(Beginning of SOURCE DATA)
This is an optimization exercise on Yosys and OpenROAD, whose aim is small area, not a production implementation.
The RTL was checked by simulation tests, not by an equivalence proof against the original design.
Power is estimated from default activity; no workload was simulated.

File: design/flow/flow/run.sh
#!/bin/bash
# The standard ORFS layout with two changes: the port buffers use a small buffer cell
# (sky130_fd_sc_hd__buf_2) instead of the default delay-buffer choice, and clock tree synthesis
# runs without dummy loads (same clock buffer list and clustering as config.mk).
set -euo pipefail
CTS="-sink_clustering_enable -repair_clock_nets -dont_use_dummy_load"
CTS="$CTS -buf_list sky130_fd_sc_hd__clkbuf_16 -sink_clustering_size 24 -sink_clustering_max_diameter 60"
bash standard.sh BUFFER_PORTS_ARGS="-buffer_cell sky130_fd_sc_hd__buf_2" CTS_ARGS="$CTS" finish > standard_flow.log 2>&1
File: design/flow/standard.sh
#!/bin/bash
# synth_recipe.tcl (not shown) runs the flow's synth.tcl, then flattens the netlist and writes it again
# the make line also repeats each setting of config.mk as NAME=value (left out here)
make -C /OpenROAD-flow-scripts/flow DESIGN_CONFIG=/design/flow/config.mk WORK_HOME=/design/flow/orfs CLKGATE_MAP_FILE= SYNTH_SCRIPT=/design/flow/synth_recipe.tcl "${@:-finish}"
File: design/flow/config.mk
export PLATFORM = sky130hd
export DESIGN_NAME = proc
export DESIGN_NICKNAME = proc
export VERILOG_FILES = /design/flow/design.v
export SDC_FILE = /design/flow/constraint.sdc
export NUM_CORES = 4
export LEC_CHECK = 0
export CAP_MARGIN = 20
export CORE_MARGIN = 2
export CORE_UTILIZATION = 45
export CTS_BUF_LIST = sky130_fd_sc_hd__clkbuf_16
export CTS_CLUSTER_DIAMETER = 60
export CTS_CLUSTER_SIZE = 24
export SLEW_MARGIN = 20
export SYNTH_HIERARCHICAL = 1
File: design/flow/constraint.sdc
create_clock -name core_clock -period 22.0 [get_ports {clk}]
set_input_delay 4.4000 -clock core_clock [delete_from_list [all_inputs] [get_ports {clk}]]
set_output_delay 4.4000 -clock core_clock [all_outputs]
set_load 0.01 [all_outputs]
File: design/flow/design.v
module proc(clk, rst, imem_addr, imem_rdata, addr, data_out, dmem_be, dmem_we, dmem_rdata, io_en);
  input clk, rst;
  output wire [31:0] imem_addr;
  input  wire [31:0] imem_rdata;
  output wire [31:0] addr, data_out;
  output wire [3:0] dmem_be;
  output wire dmem_we;
  input  wire [31:0] dmem_rdata;
  output wire io_en;
  wire [31:0] ins = imem_rdata;
  wire [15:0] h = ins[15:0];
  reg  [31:1] pc_q;
  wire [31:0] pc = {pc_q, 1'b0};
  reg  [31:1] pop_q;
  reg  [3:0]  flags;               
  reg  [2:0]  st;                  
  reg  [15:0] plist;
  reg  [3:0]  rnum;
  reg  [31:0] r [0:14];
  wire c_ldst  = h[15:13] == 3'b011;
  wire c_lit   = h[15:11] == 5'b01001;
  wire c_push  = h[15:9]  == 7'b1011010;
  wire c_pop   = h[15:9]  == 7'b1011110;
  wire c_imm8  = h[15:13] == 3'b001;
  wire c_asreg = h[15:10] == 6'b000110;
  wire c_adr   = h[15:12] == 4'b1010;
  wire c_ldsp  = h[15:12] == 4'b1001;
  wire c_asimm = h[15:10] == 6'b000111;
  wire c_shift = (h[15:13] == 3'b000) & ~(h[12] & h[11]);
  wire c_dp    = h[15:10] == 6'b010000;
  wire c_bx    = h[15:8]  == 8'b01000111;
  wire c_spec  = (h[15:10] == 6'b010001) & ~(h[9] & h[8]);
  wire c_rev   = h[15:8]  == 8'b10111010;
  wire c_ext   = h[15:8]  == 8'b10110010;
  wire c_adjsp = h[15:8]  == 8'b10110000;
  wire c_b     = h[15:11] == 5'b11100;
  wire c_bc    = h[15:12] == 4'b1101;
  wire c_bl    = (ins[31:30] == 2'b11) & (h[15:11] == 5'b11110);
  wire c_pp    = c_push | c_pop;
  wire c_br    = c_b | c_bc | c_bl | c_bx;
  wire [3:0] dop = h[9:6];
  wire dp_and = c_dp & (dop == 4'b0000);
  wire dp_eor = c_dp & (dop == 4'b0001);
  wire dp_lsl = c_dp & (dop == 4'b0010);
  wire dp_lsr = c_dp & ((dop == 4'b0011) | (dop == 4'b0100));
  wire dp_adc = c_dp & (dop == 4'b0101);
  wire dp_rsb = c_dp & (dop == 4'b1001);
  wire dp_cmp = c_dp & (dop == 4'b1010);
  wire dp_orr = c_dp & (dop == 4'b1100);
  wire dp_sum = c_dp & ~(dp_and | dp_eor | dp_lsl | dp_lsr | dp_orr);
  wire sh_lsl = c_shift & (h[12:11] == 2'b00);
  wire sh_lsr = c_shift & (h[12:11] != 2'b00);
  wire spec_mov = c_spec & (h[9:8] == 2'b10);
  wire spec_cmp = c_spec & (h[9:8] == 2'b01);
  wire imm8_mov = c_imm8 & (h[12:11] == 2'b00);
  localparam S_IDLE = 3'b000, S_INIT = 3'b001, S_SHIFT = 3'b010, S_DONE = 3'b011,
             S_STORE = 3'b100, S_DEC = 3'b110, S_INC = 3'b111;
  wire s_done  = st == S_DONE;
  wire s_store = st == S_STORE;
  wire s_decinc = st[2] & st[1];
  wire s_dec   = st == S_DEC;
  wire [15:0] rlist = c_push ? {1'b0, h[8], 6'b0, h[7:0]} :
                      c_pop  ? {h[8], 7'b0, h[7:0]} : 16'b0;
  wire [15:0] rlist_rev = c_pop ? {h[0], h[1], h[2], h[3], h[4], h[5], h[6], h[7], 7'b0, h[8]} : 16'b0;
  reg [2:0] st_n;
  always @(*) begin
    case (st)
      S_IDLE:  st_n = c_pp ? S_INIT : S_IDLE;
      S_INIT, S_SHIFT:
               st_n = (plist == 16'b0) ? S_DONE : ~plist[0] ? S_SHIFT : c_push ? S_DEC : S_STORE;
      S_DEC:   st_n = S_STORE;
      S_INC:   st_n = S_SHIFT;
      S_STORE: st_n = c_push ? S_SHIFT : S_INC;
      S_DONE:  st_n = S_IDLE;
      default: st_n = S_IDLE;
    endcase
  end
  always @(posedge clk) begin
    if (rst) begin
      st <= S_IDLE;
      plist <= 16'b0;
    end else begin
      st <= st_n;
      case (st)
        S_IDLE:  plist <= c_push ? rlist : rlist_rev;
        S_INIT:  plist <= rlist;
        S_SHIFT: plist <= {1'b0, plist[15:1]};
        default: plist <= plist;
      endcase
    end
  end
  always @(posedge clk) begin
    if (!rst) begin
      case (st)
        S_IDLE:  rnum <= c_push ? 4'hf : 4'h0;
        S_INIT:  rnum <= 4'hf;
        S_SHIFT: rnum <= c_push ? rnum + 4'h1 : rnum - 4'h1;
        default: rnum <= rnum;
      endcase
    end
  end
  wire save_pc = s_store & (rnum == 4'hf) & ~c_push & (plist != 16'b0);
  wire stall = c_pp & ~s_done;
  reg [3:0] ra, rb;
  always @(*) begin
    if (c_dp)                      ra = {1'b0, h[2:0]};
    else if (c_bx | c_spec)        ra = h[6:3];
    else if (c_imm8)               ra = {1'b0, h[10:8]};
    else if (c_adr | c_ldsp | c_adjsp | (c_pp & st[2])) ra = 4'd13;
    else if (c_ldst | c_asreg | c_asimm | c_shift | c_rev | c_ext) ra = {1'b0, h[5:3]};
    else                           ra = 4'd0;
  end
  always @(*) begin
    if (c_ldst)                    rb = {1'b0, h[2:0]};
    else if (c_asreg)              rb = {1'b0, h[8:6]};
    else if (c_dp)                 rb = {1'b0, h[5:3]};
    else if (c_spec & ~spec_mov)   rb = {h[7], h[2:0]};
    else if (c_ldsp)               rb = {1'b0, h[10:8]};
    else if (c_pp)                 rb = rnum;
    else                           rb = 4'd0;
  end
  wire [479:0] rflat;
  wire [14:0] sel0, sel1;
  genvar gr;
  generate for (gr = 0; gr < 15; gr = gr + 1) begin : RSEL
    assign rflat[gr*32 +: 32] = r[gr];
    assign sel0[gr] = ra == gr;
    assign sel1[gr] = rb == gr;
  end endgenerate
  wire [31:0] q0, q1;
  rf_rdport rp0 (.rr(rflat), .s(sel0), .q(q0));
  rf_rdport rp1 (.rr(rflat), .s(sel1), .q(q1));
  wire [31:2] inc;
  inc30 uinc (.a(pc[31:2]), .y(inc));
  wire a_pc  = c_adr & ~h[11];
  wire a_inc = c_lit | c_b | c_bc | c_bl;
  wire a_q0  = ~(a_pc | a_inc | dp_rsb);       
  wire a_p1  = c_b | c_bc | c_bl;
  wire [31:0] opa;
  aor #(3) uopa1 (.d({q0[1], pc[1], pc[1]}), .s({a_q0, a_pc, a_p1}), .y(opa[1]));
  aor #(1) uopa0 (.d(q0[0]), .s(a_q0), .y(opa[0]));
  genvar ga;
  generate for (ga = 2; ga < 32; ga = ga + 1) begin : OPA
    aor #(3) u (.d({q0[ga], pc[ga], inc[ga]}), .s({a_q0, a_pc, a_inc}), .y(opa[ga]));
  end endgenerate
  wire b_reg = c_asreg | c_dp | c_spec | (~c_ldst & ~c_lit & ~c_pp & ~c_imm8 & ~c_adr & ~c_ldsp &
               ~c_asimm & ~c_shift & ~c_bx & ~c_rev & ~c_ext & ~c_adjsp & ~c_br);
  reg [31:0] bimm;
  always @(*) begin
    bimm = 32'b0;
    if (c_ldst)       bimm[6:2] = h[12] ? {2'b0, h[10:8]} : h[10:6];
    if (c_lit | c_adr | c_ldsp) bimm[9:2] = h[7:0];
    if (c_imm8 & ~imm8_mov) bimm[7:0] = h[7:0];
    if (c_asimm)      bimm[2:0] = h[8:6];
    if (c_shift)      bimm[4:0] = h[10:6];
    if (c_adjsp)      bimm[8:2] = h[6:0];
    if (c_pp & s_decinc) bimm[2] = 1'b1;
    if (c_b)          bimm = {{20{h[10]}}, h[10:0], 1'b0};
    if (c_bc)         bimm = {{23{h[7]}}, h[7:0], 1'b0};
    if (c_bl)         bimm = {{8{h[10]}}, ~(h[10] ^ ins[29]), ~(h[10] ^ ins[27]), h[9:0], ins[26:16], 1'b0};
  end
  wire [31:0] opb = b_reg ? q1 : bimm;
  wire sub = (c_imm8 & h[11]) | ((c_asreg | c_asimm) & h[9]) | dp_rsb | dp_cmp | spec_cmp |
             (c_adjsp & h[7]) | (c_pp & s_dec);
  wire cin = sub | (dp_adc & flags[1]);
  wire [31:0] bn = sub ? ~opb : opb;
  wire [31:0] sum, pg, gg;
  wire cout;
  padd uadd (.a(opa), .b(bn), .c(cin), .s(sum), .co(cout), .p(pg), .g(gg));
  wire shl = sh_lsl | dp_lsl;
  wire shr = sh_lsr | dp_lsr;
  wire [32:0] shz;                                  
  shl33 ushl (.q(q0), .rev(shr), .b(opb[4:0]), .z(shz));
  wire sh_big = opb[31:6] != 26'b0;
  wire sh_ok  = ~sh_big & ~opb[5];                  
  wire sh_c = ~sh_big & (opb[5] ? shz[0] : shz[32]);
  wire t_sum = c_ldst | c_lit | c_imm8 | c_asreg | c_adr | c_ldsp | c_asimm | dp_sum | c_spec |
               c_adjsp | c_pp | ~(c_ldst | c_lit | c_pp | c_imm8 | c_asreg | c_adr | c_ldsp | c_asimm |
               c_shift | c_dp | c_bx | c_spec | c_rev | c_ext | c_adjsp | c_b | c_bc | c_bl);
  wire t_shl = shl & sh_ok;
  wire t_shr = shr & sh_ok;
  wire t_g = dp_and | dp_orr;
  wire t_p = dp_eor | dp_orr;
  wire e_lo  = c_ext;                        
  wire e_mid = c_ext & ~h[6];                
  wire e_b   = c_ext & ~h[7] & h[6];         
  wire e_h   = c_ext & ~h[7] & ~h[6];        
  wire [31:0] alu_out;
  genvar gb;
  generate for (gb = 0; gb < 32; gb = gb + 1) begin : AO
    if (gb < 8) begin : L
      aor #(7) u (.d({sum[gb], gg[gb], pg[gb], shz[gb], shz[31-gb], q0[31-(gb/8)*8-7+(gb%8)], q0[gb]}),
                  .s({t_sum, t_g, t_p, t_shl, t_shr, c_rev, e_lo}), .y(alu_out[gb]));
    end else if (gb < 16) begin : M
      aor #(8) u (.d({sum[gb], gg[gb], pg[gb], shz[gb], shz[31-gb], q0[31-(gb/8)*8-7+(gb%8)], q0[gb], q0[7]}),
                  .s({t_sum, t_g, t_p, t_shl, t_shr, c_rev, e_mid, e_b}), .y(alu_out[gb]));
    end else begin : H
      aor #(8) u (.d({sum[gb], gg[gb], pg[gb], shz[gb], shz[31-gb], q0[31-(gb/8)*8-7+(gb%8)], q0[7], q0[15]}),
                  .s({t_sum, t_g, t_p, t_shl, t_shr, c_rev, e_b, e_h}), .y(alu_out[gb]));
    end
  end endgenerate
  assign addr = alu_out;
  assign data_out = q1;
  assign dmem_we = ((c_ldst | c_ldsp) & ~h[11]) | (c_push & s_store);
  assign dmem_be = (c_ldst & h[12]) ? (4'b0001 << h[7:6]) : 4'hf;
  assign io_en = (|alu_out[31:24]) & dmem_we;
  wire [1:0] bsel = (c_ldst & h[12]) ? h[7:6] : 2'b00;
  wire [3:0] bs = {4{~rst}} & {bsel == 2'd3, bsel == 2'd2, bsel == 2'd1, bsel == 2'd0};
  wire [31:0] dsh;
  genvar gd;
  generate for (gd = 0; gd < 32; gd = gd + 1) begin : DS
    if (gd < 8) begin : B0
      aor #(4) u (.d({dmem_rdata[gd+24], dmem_rdata[gd+16], dmem_rdata[gd+8], dmem_rdata[gd]}), .s(bs), .y(dsh[gd]));
    end else if (gd < 16) begin : B1
      aor #(3) u (.d({dmem_rdata[gd+16], dmem_rdata[gd+8], dmem_rdata[gd]}), .s(bs[2:0]), .y(dsh[gd]));
    end else if (gd < 24) begin : B2
      aor #(2) u (.d({dmem_rdata[gd+8], dmem_rdata[gd]}), .s(bs[1:0]), .y(dsh[gd]));
    end else begin : B3
      aor #(1) u (.d(dmem_rdata[gd]), .s(bs[0]), .y(dsh[gd]));
    end
  end endgenerate
  wire nr = ~rst;
  wire w_dmem = nr & (c_ldst | c_lit | c_ldsp | (c_pp & ~s_decinc));
  wire w_mov  = nr & spec_mov;
  wire w_imm8 = nr & imm8_mov;
  wire w_lr   = nr & c_bl;
  wire w_alu  = nr & ~(c_ldst | c_lit | c_ldsp | (c_pp & ~s_decinc) | spec_mov | imm8_mov | c_bl);
  wire [31:0] lr = {inc, pc[1], 1'b1};
  wire [31:0] wd;
  genvar gw;
  generate for (gw = 0; gw < 32; gw = gw + 1) begin : WD
    if (gw < 8) begin : L
      aor #(5) u (.d({alu_out[gw], dsh[gw], q0[gw], h[gw], lr[gw]}), .s({w_alu, w_dmem, w_mov, w_imm8, w_lr}), .y(wd[gw]));
    end else begin : H
      aor #(4) u (.d({alu_out[gw], dsh[gw], q0[gw], lr[gw]}), .s({w_alu, w_dmem, w_mov, w_lr}), .y(wd[gw]));
    end
  end endgenerate
  reg [3:0] rw;
  always @(*) begin
    if (c_ldst | c_asreg | c_asimm | c_shift | c_dp | c_rev | c_ext) rw = {1'b0, h[2:0]};
    else if (c_spec)                    rw = {h[7], h[2:0]};
    else if (c_adjsp | c_pp & s_decinc) rw = 4'd13;
    else if (c_bl)                      rw = 4'd14;
    else if (c_pp)                      rw = rnum;
    else                                rw = {1'b0, h[10:8]};
  end
  wire we = (c_ldst & h[11]) | c_lit | (c_imm8 & (h[12:11] != 2'b01)) | c_asreg | c_adr |
            (c_ldsp & h[11]) | c_asimm | c_shift | (c_dp & ~dp_cmp) | (c_spec & ~spec_cmp) |
            c_rev | c_ext | c_adjsp | c_bl | (c_pp & (s_decinc | (s_store & ~c_push)));
  genvar gi;
  generate for (gi = 0; gi < 15; gi = gi + 1) begin : RF
    wire en = rst | (we & (rw == gi));
    always @(posedge clk) if (en) r[gi] <= wd;
  end endgenerate
  wire uns = c_lit | c_ldsp;
  wire c_shcarry = shl;
  wire c_zero = shr | dp_and | dp_eor | dp_orr | c_rev | c_ext;
  wire ovf = sum[31] ? (~opa[31] & ~bn[31]) : (opa[31] & bn[31]);
  wire nf = c_br ? 1'b0 : uns ? cout : sum[31];
  wire zf = c_br ? 1'b1 : ~(|sum);
  wire cf = c_br ? 1'b0 : c_shcarry ? sh_c : c_zero ? 1'b0 : cout;
  wire vf = c_br ? 1'b0 : uns ? cout : ovf;
  wire fn = flags[3], fz = flags[2], fc = flags[1], fv = flags[0];
  reg taken;
  always @(*) begin
    case (h[11:8])
      4'h0: taken = fz;
      4'h1: taken = ~fz;
      4'h2: taken = fc;
      4'h3: taken = ~fc;
      4'h4: taken = fn;
      4'h5: taken = ~fn;
      4'h6: taken = fv;
      4'h7: taken = ~fv;
      4'h8: taken = fc & ~fz;
      4'h9: taken = ~fc | fz;
      4'ha: taken = fn == fv;
      4'hb: taken = fn != fv;
      4'hc: taken = ~fz & (fn == fv);
      4'hd: taken = fz & (fn != fv);
      default: taken = 1'b1;
    endcase
  end
  wire n_br  = nr & (c_bx | c_b | c_bl | (c_bc & taken));
  wire n_pop = nr & c_pop & h[8];
  wire n_seq = nr & ~(c_bx | c_b | c_bl | (c_bc & taken) | (c_pop & h[8]));
  wire n_inc = n_seq & pc[1];
  wire n_pc  = n_seq & ~pc[1];
  wire [31:1] npc;
  aor #(3) unpc1 (.d({sum[1], pop_q[1], 1'b1}), .s({n_br, n_pop, n_pc}), .y(npc[1]));
  genvar gp;
  generate for (gp = 2; gp < 32; gp = gp + 1) begin : NP
    aor #(4) u (.d({sum[gp], pop_q[gp], inc[gp], pc[gp]}), .s({n_br, n_pop, n_inc, n_pc}), .y(npc[gp]));
  end endgenerate
  always @(posedge clk) begin
    if (rst | ~stall) begin
      pc_q <= npc;
      flags <= {nf, zf, cf, vf} & {4{nr}};
    end
  end
  always @(posedge clk) begin
    if (rst | save_pc) pop_q <= dsh[31:1];
  end
  assign imem_addr = pc;
endmodule
module rf_rdport(rr, s, q);
  input [479:0] rr;
  input [14:0] s;
  output [31:0] q;
  genvar j, k;
  generate for (j = 0; j < 32; j = j + 1) begin : B
    wire [4:0] y;
    for (k = 0; k < 5; k = k + 1) begin : G
      rf_aoi222 u (.a1(rr[(3*k)*32+j]), .a2(s[3*k]), .b1(rr[(3*k+1)*32+j]), .b2(s[3*k+1]),
                   .c1(rr[(3*k+2)*32+j]), .c2(s[3*k+2]), .y(y[k]));
    end
    rf_nand5 n (.a(y[0]), .b(y[1]), .c(y[2]), .d(y[3]), .e(y[4]), .y(q[j]));
  end endgenerate
endmodule
module rf_aoi222(a1, a2, b1, b2, c1, c2, y);
  input a1, a2, b1, b2, c1, c2;
  output y;
  assign y = ~((a1 & a2) | (b1 & b2) | (c1 & c2));
endmodule
module rf_nand5(a, b, c, d, e, y);
  input a, b, c, d, e;
  output y;
  assign y = ~(a & b & c & d & e);
endmodule
module aor #(parameter N = 3) (d, s, y);
  input [N-1:0] d, s;
  output y;
  localparam N3 = N / 3;
  localparam R = N % 3;
  localparam G = N3 + R;
  genvar k;
  generate
    if (N == 1) begin : A1
      g_and2 u (.a(d[0]), .b(s[0]), .y(y));
    end else if (N == 2) begin : A2
      g_ao22 u (.a1(d[0]), .a2(s[0]), .b1(d[1]), .b2(s[1]), .y(y));
    end else begin : AN
      wire [G-1:0] gy;
      for (k = 0; k < N3; k = k + 1) begin : T
        rf_aoi222 u (.a1(d[3*k]), .a2(s[3*k]), .b1(d[3*k+1]), .b2(s[3*k+1]), .c1(d[3*k+2]), .c2(s[3*k+2]), .y(gy[k]));
      end
      for (k = 0; k < R; k = k + 1) begin : P
        g_nand2 u (.a(d[3*N3+k]), .b(s[3*N3+k]), .y(gy[N3+k]));
      end
      g_nandn #(G) un (.a(gy), .y(y));
    end
  endgenerate
endmodule
module g_and2(a, b, y);
  input a, b;
  output y;
  assign y = a & b;
endmodule
module g_ao22(a1, a2, b1, b2, y);
  input a1, a2, b1, b2;
  output y;
  assign y = (a1 & a2) | (b1 & b2);
endmodule
module g_nand2(a, b, y);
  input a, b;
  output y;
  assign y = ~(a & b);
endmodule
module g_nandn #(parameter G = 2) (a, y);
  input [G-1:0] a;
  output y;
  assign y = ~(&a);
endmodule
module inc30(a, y);
  input [29:0] a;
  output [29:0] y;
  wire [30:0] c;
  assign c[0] = 1'b1;
  genvar i;
  generate for (i = 0; i < 30; i = i + 1) begin : H
    assign y[i] = a[i] ^ c[i];
    assign c[i+1] = a[i] & c[i];
  end endgenerate
endmodule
(End of SOURCE DATA)
Where the string "localparam" occurs in a line of the listing, copy the line.

## RESULT
  localparam S_IDLE = 3'b000, S_INIT = 3'b001, S_SHIFT = 3'b010, S_DONE = 3'b011,
  localparam N3 = N / 3;
  localparam R = N % 3;
  localparam G = N3 + R;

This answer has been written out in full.